Two U.S. scientists who made major contributions to our understanding of the world and its ecosystems died at the end of 2021.
Edward O. Wilson, often called the heir to Charles Darwin, died December 26 in Massachusetts at 92.
Thomas E. Lovejoy, an ecologist and biologist who coined the term “biological diversity,” died from pancreatic cancer December 25 at his home in Virginia. He was 80.
Wilson, his ants and the environment

Edward Wilson worked to build understanding of our “biodiverse planet in order to protect key species and avoid unintended destruction of the ecosystems that sustain our lives,” according to his foundation.
Wilson received a Ph.D. from Harvard in 1955 and joined its faculty in 1956. From there, he led research on the natural world, including some of the smallest life-forms.
Part of Wilson’s legacy is a greater understanding of the biological behavior of ants and the link between their genetic makeup and their social instincts.
“Each kind of ant has almost the equivalent of a different human culture,” he told PBS’s Nova in 2008. “So each species is a wonderful object to study in itself. In fact, I honestly cannot understand why most people don’t study ants.”
His groundbreaking book The Ants won the Pulitzer Prize in 1991. It was his second Pulitzer, following one for On Human Nature in 1979. In 2008, he also established the Encyclopedia of Life, a website to document each of Earth’s species.
Lovejoy: Advocate for rainforest conservation

Thomas Lovejoy was known for his work to conserve the Amazon rainforest in Brazil.

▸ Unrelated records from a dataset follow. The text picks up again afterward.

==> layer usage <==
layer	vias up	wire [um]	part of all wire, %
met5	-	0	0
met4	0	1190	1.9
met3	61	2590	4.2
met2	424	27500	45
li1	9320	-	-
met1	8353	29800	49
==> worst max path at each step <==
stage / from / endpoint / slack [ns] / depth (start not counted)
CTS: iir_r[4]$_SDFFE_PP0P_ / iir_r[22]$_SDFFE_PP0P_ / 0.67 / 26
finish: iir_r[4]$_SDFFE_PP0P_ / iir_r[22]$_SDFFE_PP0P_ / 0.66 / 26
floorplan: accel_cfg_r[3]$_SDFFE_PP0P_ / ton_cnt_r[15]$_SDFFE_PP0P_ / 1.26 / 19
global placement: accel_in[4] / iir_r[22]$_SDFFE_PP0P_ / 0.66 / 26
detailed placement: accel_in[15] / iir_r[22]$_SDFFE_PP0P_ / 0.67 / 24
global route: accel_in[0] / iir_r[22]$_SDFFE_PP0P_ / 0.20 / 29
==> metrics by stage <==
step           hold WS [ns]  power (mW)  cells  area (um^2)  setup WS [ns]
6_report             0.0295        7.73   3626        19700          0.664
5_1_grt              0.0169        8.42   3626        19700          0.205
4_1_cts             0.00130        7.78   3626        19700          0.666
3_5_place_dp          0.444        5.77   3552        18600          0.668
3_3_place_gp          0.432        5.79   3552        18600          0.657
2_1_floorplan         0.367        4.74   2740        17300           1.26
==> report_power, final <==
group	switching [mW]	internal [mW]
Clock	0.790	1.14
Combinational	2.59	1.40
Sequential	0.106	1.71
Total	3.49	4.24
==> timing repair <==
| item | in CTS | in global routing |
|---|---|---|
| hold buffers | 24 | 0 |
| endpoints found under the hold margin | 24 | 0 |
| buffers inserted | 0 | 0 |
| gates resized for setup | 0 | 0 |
==> config.mk <==
export PLATFORM = sky130hd
export DESIGN_NAME = dts_engine
export DESIGN_NICKNAME = d
export VERILOG_FILES = /design/src/logic/dts_pkg.sv /design/src/logic/dts_engine.sv
export SDC_FILE = /design/constraint.sdc
export NUM_CORES = 1
export LEC_CHECK = 0
export BUFFER_PORTS_ARGS = -buffer_cell sky130_fd_sc_hd__buf_2
export CAP_MARGIN = 15
export CORE_MARGIN = 1
export CORE_UTILIZATION = 39
export DETAILED_ROUTE_END_ITERATION = 12
export PLACE_DENSITY = 0.59
export SLEW_MARGIN = 20
export SYNTH_ARGS = -nofsm -noshare
export SYNTH_HDL_FRONTEND = slang
export SYNTH_SLANG_ARGS = --single-unit
==> constraint.sdc <==
create_clock -name clock -period 11.81 [get_ports clock]
set_clock_uncertainty 0.1 [all_clocks]
set_input_delay 1.7715 -clock clock [delete_from_list [all_inputs] [get_ports clock]]
set_output_delay 1.7715 -clock clock [all_outputs]
set_load 0.03 [all_outputs]
## src/svpf_map.vh

```
`ifndef SVPF_MAP_VH
`define SVPF_MAP_VH
// Contract
// - Every coordinates and signals record opens with a colon, 8'h3a.
// - The coils field of the coordinates record always reads 3.
// - With no altimeter the coordinates altitude is three spaces and 0.
// - Lateral offset is taken from array centre, positive to starboard.
// - Out of range turns lateral, vertical, slant and cover fields to '?'.
// - Slant range is the root of lateral squared plus vertical squared.
// - Cover is vertical range minus altitude, positive meaning buried.
// - A lower case status letter means the same plus coil drive off.
// - Status letters: H overheat, O saturation, U under, S normal.
// - Signals altimeter is four padded digits in cm, or a lone 0.
// - Signal values are microvolts, +99999 to -9999, padded digits.
// - Values go starboard, centre, port early, then the same standard.
// - Coordinates and signals records are sent strictly in turn.
// - A coordinates record is 24 characters plus CR LF, distances in cm.

`define SVPF_CH_START   8'h3a
`define SVPF_CH_COILS   8'h33
`define SVPF_CH_QM      8'h3f
`define SVPF_CH_SP      8'h20
`define SVPF_CH_ZERO    8'h30
`define SVPF_CH_PLUS    8'h2b
`define SVPF_CH_MINUS   8'h2d
`define SVPF_CH_COMMA   8'h2c
`define SVPF_CH_CR      8'h0d
`define SVPF_CH_LF      8'h0a
`define SVPF_CH_LOWER   8'h20

`define SVPF_ID_NORMAL  8'h53
`define SVPF_ID_UNDER   8'h55
`define SVPF_ID_OVER    8'h4f
`define SVPF_ID_HEAT    8'h48

`define SVPF_ST_NORMAL  2'h0
`define SVPF_ST_UNDER   2'h1
`define SVPF_ST_OVER    2'h2
`define SVPF_ST_HEAT    2'h3

`define SVPF_CO_LAT     6'h02
`define SVPF_CO_VRT     6'h07
`define SVPF_CO_SLANT   6'h0b
`define SVPF_CO_ALT     6'h0f
`define SVPF_CO_COV     6'h13
`define SVPF_CO_CR      6'h18
`define SVPF_CO_LEN     6'h1a

`define SVPF_SG_ALT     6'h02
`define SVPF_SG_BASE_A  6'h07
`define SVPF_SG_BASE_N  6'h04
`define SVPF_SG_STRIDE  7
`define SVPF_SG_TAIL    6'h29

`define SVPF_DIST_MAX   18'sh0270f
`define SVPF_DIST_MIN   18'sh3d8f1
`define SVPF_SIG_MAX    18'sh1869f
`define SVPF_SIG_MIN    18'sh3d8f1

`define SVPF_ROOT_STEPS 4'hf
`endif

```

## src/svpf_buf.v

```verilog
`timescale 1ns/100ps
`default_nettype none
module svpf_buf (
    input  wire       clk_sys,
    input  wire       rst,
    input  wire [7:0] in_data,
    input  wire       in_valid,
    output reg        in_ready,
    output reg  [7:0] out_data,
    output reg        out_valid,
    input  wire       out_ready
);
    reg  [7:0] spare_r;
    reg  [1:0] cnt_r;
    wire       push;
    wire       pop;
    wire [1:0] cnt_nxt;

    assign push    = in_valid & in_ready;
    assign pop     = out_valid & out_ready;
    assign cnt_nxt = cnt_r + {1'b0, push} - {1'b0, pop};

    // Second entry absorbs the word in flight when the reader stalls
    always @(posedge clk_sys) begin
        if (rst) begin
            cnt_r     <= 2'h0;
            out_data  <= 8'h00;
            spare_r   <= 8'h00;
            out_valid <= 1'b0;
            in_ready  <= 1'b0;
        end else begin
            cnt_r     <= cnt_nxt;
            out_valid <= (cnt_nxt != 2'h0);
            in_ready  <= (cnt_nxt != 2'h2);
            if (pop) begin
                if (cnt_r == 2'h2)
                    out_data <= spare_r;
                else if (push)
                    out_data <= in_data;
                if (push && cnt_r == 2'h2)
                    spare_r <= in_data;
            end else if (push) begin
                if (cnt_r == 2'h0)
                    out_data <= in_data;
                else
                    spare_r <= in_data;
            end
        end
    end
endmodule // svpf_buf
`default_nettype wire

```

## src/svpf_root.v

```verilog
`timescale 1ns/100ps
`default_nettype none
`include "svpf_map.vh"
module svpf_root (
    input  wire        clk_sys,
    input  wire        rst,
    input  wire        start,
    input  wire [29:0] radicand,
    output reg  [14:0] root,
    output reg         done
);
    reg  [29:0] rad_r;
    reg  [17:0] rem_r;
    reg  [3:0]  cnt_r;
    reg         busy_r;
    wire [17:0] rem_sh;
    wire [17:0] trial;

    assign rem_sh = {rem_r[15:0], rad_r[29:28]};
    assign trial  = {1'b0, root, 2'b01};

    // One result bit per cycle keeps the area small; fifteen cycles
    always @(posedge clk_sys) begin
        if (rst) begin
            rad_r  <= 30'h0;
            rem_r  <= 18'h0;
            root   <= 15'h0;
            cnt_r  <= 4'h0;
            busy_r <= 1'b0;
            done   <= 1'b0;
        end else begin
            done <= 1'b0;
            if (start) begin
                rad_r  <= radicand;
                rem_r  <= 18'h0;
                root   <= 15'h0;
                cnt_r  <= `SVPF_ROOT_STEPS;
                busy_r <= 1'b1;
            end else if (busy_r) begin
                rad_r <= {rad_r[27:0], 2'b00};
                if (rem_sh >= trial) begin
                    rem_r <= rem_sh - trial;
                    root  <= {root[13:0], 1'b1};
                end else begin
                    rem_r <= rem_sh;
                    root  <= {root[13:0], 1'b0};
                end
                cnt_r <= cnt_r - 4'h1;
                if (cnt_r == 4'h1) begin
                    busy_r <= 1'b0;
                    done   <= 1'b1;
                end
            end
        end
    end
endmodule // svpf_root
`default_nettype wire

```

## src/svpf_framer.v

```verilog
`timescale 1ns/100ps
`default_nettype none
`include "svpf_map.vh"
module svpf_framer (
    input  wire        clk_sys,
    input  wire        rst,
    input  wire        smp_valid,
    output reg         smp_ready,
    input  wire [15:0] lateral_offset_field,
    input  wire [15:0] vertical_range_field,
    input  wire [15:0] coil_altitude_field,
    input  wire        alt_present,
    input  wire        out_of_range,
    input  wire [1:0]  status_code,
    input  wire        coil_drive_off,
    input  wire [17:0] early_stbd,
    input  wire [17:0] early_ctr,
    input  wire [17:0] early_port,
    input  wire [17:0] std_stbd,
    input  wire [17:0] std_ctr,
    input  wire [17:0] std_port,
    output wire [7:0]  tx_data,
    output wire        tx_valid,
    input  wire        tx_ready
);
    localparam S_IDLE  = 3'h0;
    localparam S_ROOT  = 3'h1;
    localparam S_BCO   = 3'h2;
    localparam S_SCO   = 3'h3;
    localparam S_BSG   = 3'h4;
    localparam S_SSG   = 3'h5;

    reg  [2:0]  state_r;
    reg  [2:0]  state_nxt;
    reg  [7:0]  rec_r [0:63];
    reg  [5:0]  ptr_r;
    reg  [5:0]  len_r;
    reg  [17:0] lat_r;
    reg  [17:0] vrt_r;
    reg  [17:0] alt_r;
    reg  [17:0] slant_r;
    reg         altp_r;
    reg         oor_r;
    reg  [7:0]  id_r;
    reg  [17:0] sig_r [0:5];
    reg         root_go_r;
    integer     k;
    integer     d;

    wire [29:0] radicand;
    wire [14:0] root;
    wire        root_done;
    wire        buf_ready;
    wire        push;
    wire [17:0] cov;
    wire [19:0] lat_bcd;
    wire [19:0] vrt_bcd;
    wire [19:0] slant_bcd;
    wire [19:0] alt_bcd;
    wire [19:0] cov_bcd;
    wire [5:0]  sg_base;
    wire [13:0] lat_mag;
    wire [13:0] vrt_mag;
    wire [16:0] lat_abs;
    wire [16:0] vrt_abs;
    wire [27:0] lat_sq;
    wire [27:0] vrt_sq;

    function [19:0] bcd5;
        input [16:0] v;
        integer i;
        integer j;
        reg [36:0] s;
        begin
            s = {20'h0, v};
            for (i = 0; i < 17; i = i + 1) begin
                for (j = 0; j < 5; j = j + 1) begin
                    if (s[17 + 4 * j +: 4] > 4'h4)
                        s[17 + 4 * j +: 4] = s[17 + 4 * j +: 4] + 4'h3;
                end
                s = {s[35:0], 1'b0};
            end
            bcd5 = s[36:17];
        end
    endfunction

    function [7:0] dch;
        input [19:0] b;
        input integer i;
        begin
            dch = {4'h3, b[4 * i +: 4]};
        end
    endfunction

    function [16:0] absv;
        input [17:0] v;
        reg   [17:0] t;
        begin
            t    = v[17] ? (~v + 18'h1) : v;
            absv = t[16:0];
        end
    endfunction

    function [17:0] clip;
        input signed [17:0] v;
        input signed [17:0] hi;
        input signed [17:0] lo;
        begin
            if (v > hi)
                clip = hi;
            else if (v < lo)
                clip = lo;
            else
                clip = v;
        end
    endfunction

    function [7:0] sgn;
        input [17:0] v;
        begin
            sgn = v[17] ? `SVPF_CH_MINUS : `SVPF_CH_PLUS;
        end
    endfunction

    assign cov       = clip(vrt_r - alt_r, `SVPF_DIST_MAX,
                            `SVPF_DIST_MIN);
    assign lat_abs   = absv(lat_r);
    assign vrt_abs   = absv(vrt_r);
    assign lat_mag   = lat_abs[13:0];
    assign vrt_mag   = vrt_abs[13:0];
    // Full width products; a narrower context would drop the high bits
    assign lat_sq    = lat_mag * lat_mag;
    assign vrt_sq    = vrt_mag * vrt_mag;
    assign radicand  = {2'b00, lat_sq} + {2'b00, vrt_sq};
    assign lat_bcd   = bcd5(lat_abs);
    assign vrt_bcd   = bcd5(vrt_abs);
    assign slant_bcd = bcd5(slant_r[16:0]);
    assign alt_bcd   = bcd5(alt_r[16:0]);
    assign cov_bcd   = bcd5(absv(cov));
    assign sg_base   = altp_r ? `SVPF_SG_BASE_A : `SVPF_SG_BASE_N;
    assign push      = (state_r == S_SCO || state_r == S_SSG) && buf_ready;

    svpf_root u_root (
        .clk_sys  (clk_sys),
        .rst      (rst),
        .start    (root_go_r),
        .radicand (radicand),
        .root     (root),
        .done     (root_done)
    );

    // Words wait here when the receiver stalls; nothing is dropped
    svpf_buf u_buf (
        .clk_sys   (clk_sys),
        .rst       (rst),
        .in_data   (rec_r[ptr_r]),
        .in_valid  (push),
        .in_ready  (buf_ready),
        .out_data  (tx_data),
        .out_valid (tx_valid),
        .out_ready (tx_ready)
    );

    always @* begin
        state_nxt = state_r;
        case (state_r)
            S_IDLE:
                if (smp_valid && smp_ready)
                    state_nxt = S_ROOT;
            S_ROOT:
                if (root_done)
                    state_nxt = S_BCO;
            S_BCO:
                state_nxt = S_SCO;
            S_SCO:
                if (push && ptr_r == len_r - 6'h1)
                    state_nxt = S_BSG;
            S_BSG:
                state_nxt = S_SSG;
            S_SSG:
                if (push && ptr_r == len_r - 6'h1)
                    state_nxt = S_IDLE;
            default:
                state_nxt = S_IDLE;
        endcase
    end

    // Sample capture; values are clipped so every field keeps its width
    always @(posedge clk_sys) begin
        if (rst) begin
            state_r   <= S_IDLE;
            smp_ready <= 1'b0;
            root_go_r <= 1'b0;
            lat_r     <= 18'h0;
            vrt_r     <= 18'h0;
            alt_r     <= 18'h0;
            slant_r   <= 18'h0;
            altp_r    <= 1'b0;
            oor_r     <= 1'b0;
            id_r      <= `SVPF_ID_NORMAL;
            for (k = 0; k < 6; k = k + 1)
                sig_r[k] <= 18'h0;
        end else begin
            state_r   <= state_nxt;
            smp_ready <= (state_nxt == S_IDLE);
            root_go_r <= 1'b0;
            if (state_r == S_IDLE && smp_valid && smp_ready) begin
                root_go_r <= 1'b1;
                lat_r  <= clip({{2{lateral_offset_field[15]}},
                               lateral_offset_field},
                               `SVPF_DIST_MAX, `SVPF_DIST_MIN);
                vrt_r  <= clip({2'b00, vertical_range_field},
                               `SVPF_DIST_MAX, 18'sh0);
                alt_r  <= alt_present ?
                          clip({2'b00, coil_altitude_field},
                               `SVPF_DIST_MAX, 18'sh0) : 18'h0;
                altp_r <= alt_present;
                oor_r  <= out_of_range;
                case (status_code)
                    `SVPF_ST_HEAT:  id_r <= `SVPF_ID_HEAT |
                        {2'b00, coil_drive_off, 5'h00};
                    `SVPF_ST_OVER:  id_r <= `SVPF_ID_OVER |
                        {2'b00, coil_drive_off, 5'h00};
                    `SVPF_ST_UNDER: id_r <= `SVPF_ID_UNDER |
                        {2'b00, coil_drive_off, 5'h00};
                    default:        id_r <= `SVPF_ID_NORMAL |
                        {2'b00, coil_drive_off, 5'h00};
                endcase
                sig_r[0] <= clip(early_stbd, `SVPF_SIG_MAX,
                                 `SVPF_SIG_MIN);
                sig_r[1] <= clip(early_ctr, `SVPF_SIG_MAX,
                                 `SVPF_SIG_MIN);
                sig_r[2] <= clip(early_port, `SVPF_SIG_MAX,
                                 `SVPF_SIG_MIN);
                sig_r[3] <= clip(std_stbd, `SVPF_SIG_MAX,
                                 `SVPF_SIG_MIN);
                sig_r[4] <= clip(std_ctr, `SVPF_SIG_MAX,
                                 `SVPF_SIG_MIN);
                sig_r[5] <= clip(std_port, `SVPF_SIG_MAX,
                                 `SVPF_SIG_MIN);
            end
            if (root_done)
                slant_r <= clip({3'b000, root}, `SVPF_DIST_MAX,
                                18'sh0);
        end
    end

    // Record image build and byte pointer
    always @(posedge clk_sys) begin
        if (rst) begin
            ptr_r <= 6'h0;
            len_r <= `SVPF_CO_LEN;
        end else begin
            if (push)
                ptr_r <= ptr_r + 6'h1;
            if (state_r == S_BCO) begin
                ptr_r <= 6'h0;
                len_r <= `SVPF_CO_LEN;
                rec_r[0] <= `SVPF_CH_START;
                rec_r[1] <= `SVPF_CH_COILS;
                rec_r[`SVPF_CO_LAT] <= oor_r ? `SVPF_CH_QM :
                                      sgn(lat_r);
                rec_r[`SVPF_CO_COV] <= oor_r ? `SVPF_CH_QM :
                                      sgn(cov);
                for (k = 0; k < 4; k = k + 1) begin
                    rec_r[`SVPF_CO_LAT + 1 + k] <= oor_r ? `SVPF_CH_QM :
                        dch(lat_bcd, 3 - k);
                    rec_r[`SVPF_CO_VRT + k] <= oor_r ? `SVPF_CH_QM :
                        dch(vrt_bcd, 3 - k);
                    rec_r[`SVPF_CO_SLANT + k] <= oor_r ? `SVPF_CH_QM :
                        dch(slant_bcd, 3 - k);
                    rec_r[`SVPF_CO_COV + 1 + k] <= oor_r ? `SVPF_CH_QM :
                        dch(cov_bcd, 3 - k);
                    if (altp_r)
                        rec_r[`SVPF_CO_ALT + k] <= dch(alt_bcd, 3 - k);
                    else
                        rec_r[`SVPF_CO_ALT + k] <= (k == 3) ?
                            `SVPF_CH_ZERO : `SVPF_CH_SP;
                end
                rec_r[`SVPF_CO_CR]     <= `SVPF_CH_CR;
                rec_r[`SVPF_CO_CR + 1] <= `SVPF_CH_LF;
            end
            if (state_r == S_BSG) begin
                ptr_r <= 6'h0;
                len_r <= sg_base + `SVPF_SG_TAIL + 6'h2;
                rec_r[0] <= `SVPF_CH_START;
                rec_r[1] <= id_r;
                if (altp_r) begin
                    for (k = 0; k < 4; k = k + 1)
                        rec_r[`SVPF_SG_ALT + k] <=
                            dch(alt_bcd, 3 - k);
                end else begin
                    rec_r[`SVPF_SG_ALT] <= `SVPF_CH_ZERO;
                end
                rec_r[sg_base - 6'h1] <= `SVPF_CH_COMMA;
                // Sign plus five digits covers both ends of the range
                for (k = 0; k < 6; k = k + 1) begin
                    rec_r[sg_base + `SVPF_SG_STRIDE * k] <=
                        sgn(sig_r[k]);
                    for (d = 0; d < 5; d = d + 1)
                        rec_r[sg_base + `SVPF_SG_STRIDE * k + 1 + d] <=
                            dch(bcd5(absv(sig_r[k])), 4 - d);
                    if (k < 5)
                        rec_r[sg_base + `SVPF_SG_STRIDE * k + 6] <=
                            `SVPF_CH_COMMA;
                end
                rec_r[sg_base + `SVPF_SG_TAIL]       <= `SVPF_CH_CR;
                rec_r[sg_base + `SVPF_SG_TAIL + 6'h1] <= `SVPF_CH_LF;
            end
        end
    end
endmodule // svpf_framer
`default_nettype wire

```

## config.mk

```make
export PLATFORM = sky130hd
export DESIGN_NAME = svpf_framer
export DESIGN_NICKNAME = d
export VERILOG_FILES = /design/src/svpf_buf.v /design/src/svpf_root.v /design/src/svpf_framer.v
export VERILOG_INCLUDE_DIRS = /design/src
export SDC_FILE = /design/constraint.sdc
export NUM_CORES = 2
export LEC_CHECK = 0
export BUFFER_PORTS_ARGS = -buffer_cell sky130_fd_sc_hd__buf_2
export CORE_ASPECT_RATIO = 2
export CORE_MARGIN = 3
export CORE_UTILIZATION = 65
export DETAILED_ROUTE_END_ITERATION = 6
export HOLD_SLACK_MARGIN = 0.1
export PLACE_DENSITY = 0.9
export RECOVER_POWER = 100
export SETUP_SLACK_MARGIN = 0.3
export SYNTH_ARGS = -nofsm -noshare
export SYNTH_HDL_FRONTEND = slang
export SYNTH_SLANG_ARGS = --single-unit
```

## constraint.sdc

```tcl
create_clock -name clk_sys -period 32.2 [get_ports clk_sys]
set_input_delay 4.83 -clock clk_sys [delete_from_list [all_inputs] [get_ports clk_sys]]
set_output_delay 4.83 -clock clk_sys [all_outputs]
set_load 0.02 [all_outputs]
```

==> summary.txt <==
Floorplan
  – Initial core utilization: 65.69%
  – Die Y: around 500 µm
  – Die Area: between 0.1 and 0.15 mm²
  – Core Area: 0.1218 mm²
  – Placement row count: 181
  – Die Span X: 254.1 µm
  – I/O pins: between 150 and 200

Critical path
  – Crit-path slowest cell: o311ai_0
  – CP Launch Point: vrt_r[1]
  – WP data arrival: 27.09 ns
  – R2r worst-path depth: 88
  – Type of the worst setup path: flip-flop to flip-flop
  – Startpoint class of the critical path: flip-flop
  – Cell mode on critical path: ha_1
  – Crit path max fanout: 18
  – FF-to-FF End: rec_r[23][1]
  – Largest stage delay, worst path: between 1.5 and 2 ns
  – Flop2flop setup slack: roughly 5.4 ns
  – CP Capture Point: rec_r[23][1]
  – WP data required: 32.48 ns
  – Crit path capture type: flip-flop
  – Reg-to-Reg Start: vrt_r[1]

Yosys
  – Synth unique cells: 140
  – Synthesized area per cell: between 8 and 9 µm²
  – Post-synthesis cell count: around 9600
  – Syn Std Cell Area: between 0.08 and 0.09 mm²
  – Share of flip-flops with an asynchronous set or reset: 0%
  – Sequential share of the synthesized area: between 15 and 20%
  – Synthesis-stage register bit count: 500
  – Main flop type after synthesis: edfxtp_1
  – Number of synthesized flops with an enable pin: 317
  – Synth Warn #: 0

Timing
  – Setup Viol. Count Final: 0
  – RSZ-0062 raised after global routing: no
  – Max-Slew Margin vs Limit: -170.6%
  – Period utilisation layout: ~83%
  – Fin crit period: 26.82 ns
  – Final Max Tran Viols: about 740
  – Final Skew: approximately 0.046 ns
  – Endpoints failing hold: 0
  – Fmax achieved: approximately 37 MHz
  – Setup TNS: 0 ns
  – Worst Max-Slew Pin Slew: between 4 and 5 ns

Finish
  – Syn-to-layout area delta: 4.693%
  – Layout fillers: roughly 9100
  – Final layout net count: roughly 11000
  – Layout cells sized above 1: approximately 7.6%

Placement
  – DP HPWL: approximately 180 mm
  – Port bufs: 173
  – Final RePlAce weighted congestion: about 1

Route
  – Initial DRC Count: ~5600
  – DR WL/cell: a little over 20 µm
  – Vias: about 75000
  – DRT Wirelength: 233.3 mm
  – Via-per-instance ratio: between 6 and 7
  – Post-DRT Antenna Nets: 0
  – # DRC: 3
  – TritonRoute pass-1 iters: 7

Clocking
  – Worst-skew pair later-pin latency: around 0.70 ns
  – Post-CTS Resized: 0
  – Clock root cell: clkbuf_16
  – Cts hold-fix bufs: 0
  – CTS tree: done
  – Maximum clock path buffer count: 3
  – H-tree levels: 2
  – Worst-path clk slew: around 0.070 ns
  – Clock sinks: 500
  – Post-CTS setup buffer count: 0
  – CTS Buf Count: 49

GRT
  – First-pass GRT wire length: between 300 and 400 mm
  – Initial antenna violation count: 17
  – GRT Overall Usage: a little over a third
  – Largest net degree at the start of global routing: 74
  – Grt ovf: 0
  – Via count of the first global-routing pass: 76309

Status
  – Status: finished, violations left
  – Failing checks: DRC, capacitance limit, slew limit

Min path
  – Hold Crit Class: flip-flop to flip-flop

Flow run
  – Max cap viols: 15
[worst max-delay path: cells and delay by family, from the launching register on]
family	cells	cell delay, ns
AOI/OAI and AO/OA	22	9.88
xor gates and xnor gates	9	2.23
adders and majority gates	18	6.04
buffers and inverters	12	1.96
DFF	1	0.44
muxes	1	0.40
and+or+nand+nor	26	5.43
[metal layers]
layer	GRT usage (%)	vias to the layer above	wire, µm
met5	0	-	52
met4	34.09	8	26020
met2	65.59	3410	118200
li1	-	34309	-
met3	9.082	1544	17270
met1	31.67	35257	71800
[worst min-delay path by stage]
stage	startpoint	to	slack, ns	depth (start not counted)
after floorplan	rec_r[45][5]	rec_r[45][5]	0.43	2
after global placement	id_r[2]	id_r[2]	0.44	2
after detailed placement	rec_r[45][5]	rec_r[45][5]	0.45	2
after CTS	id_r[5]	id_r[5]	0.46	2
after global routing	id_r[5]	id_r[5]	0.49	2
final	id_r[5]	id_r[5]	0.47	2
[stage by stage]
step                      instances  hold slack [ns]  utilization [%]  worst slack, ns  instance area [µm²]
after floorplan                9592           0.4299                -            12.78                80080
after global placement        11131           0.4431            67.57            9.303                82330
after detailed placement      11131           0.4456            67.57            8.945                82330
after CTS                     11219           0.4625            68.92            8.795                83970
after global routing          11222           0.4900            68.75            3.453                83770
final                         11235           0.4651            68.78            5.384                83800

Lovejoy visited the Amazon rainforest for the first time during his Ph.D. research in biology at Yale University. There he was inspired to study the ecology of birds, leading to his lifelong work in environmental conservation.
“It was sheer fascination, and I gradually began to move from just doing science to doing science and environmental conservation,” he told a Brazilian scientific journal in 2015. “The Amazon is one of the most important places to work in the world.”
During his career, Lovejoy served as a U.S. Department of State science envoy from 2016 to 2018, focusing on biodiversity and wildlife conservation, with trips to Peru, Brazil, the Philippines, Malaysia and Colombia to speak with government officials, scientists and students. Lovejoy also worked with the Smithsonian Institution, the World Wildlife Fund and George Mason University, where he had been a professor since 2010.
Perhaps his most important work was the Biological Dynamics of Forest Fragments Project, a collaboration between the U.S. Smithsonian Institution and the Brazilian National Institute of Amazonian Research. The project began in 1979 and is, to date, the world’s largest and longest-running ecosystem experiment.
Lovejoy was also a major contributor to the first report of the Science Panel for the Amazon, which was presented at the 26th Conference of the Parties to the United Nations Climate Change Convention (COP26) in Glasgow in November 2021.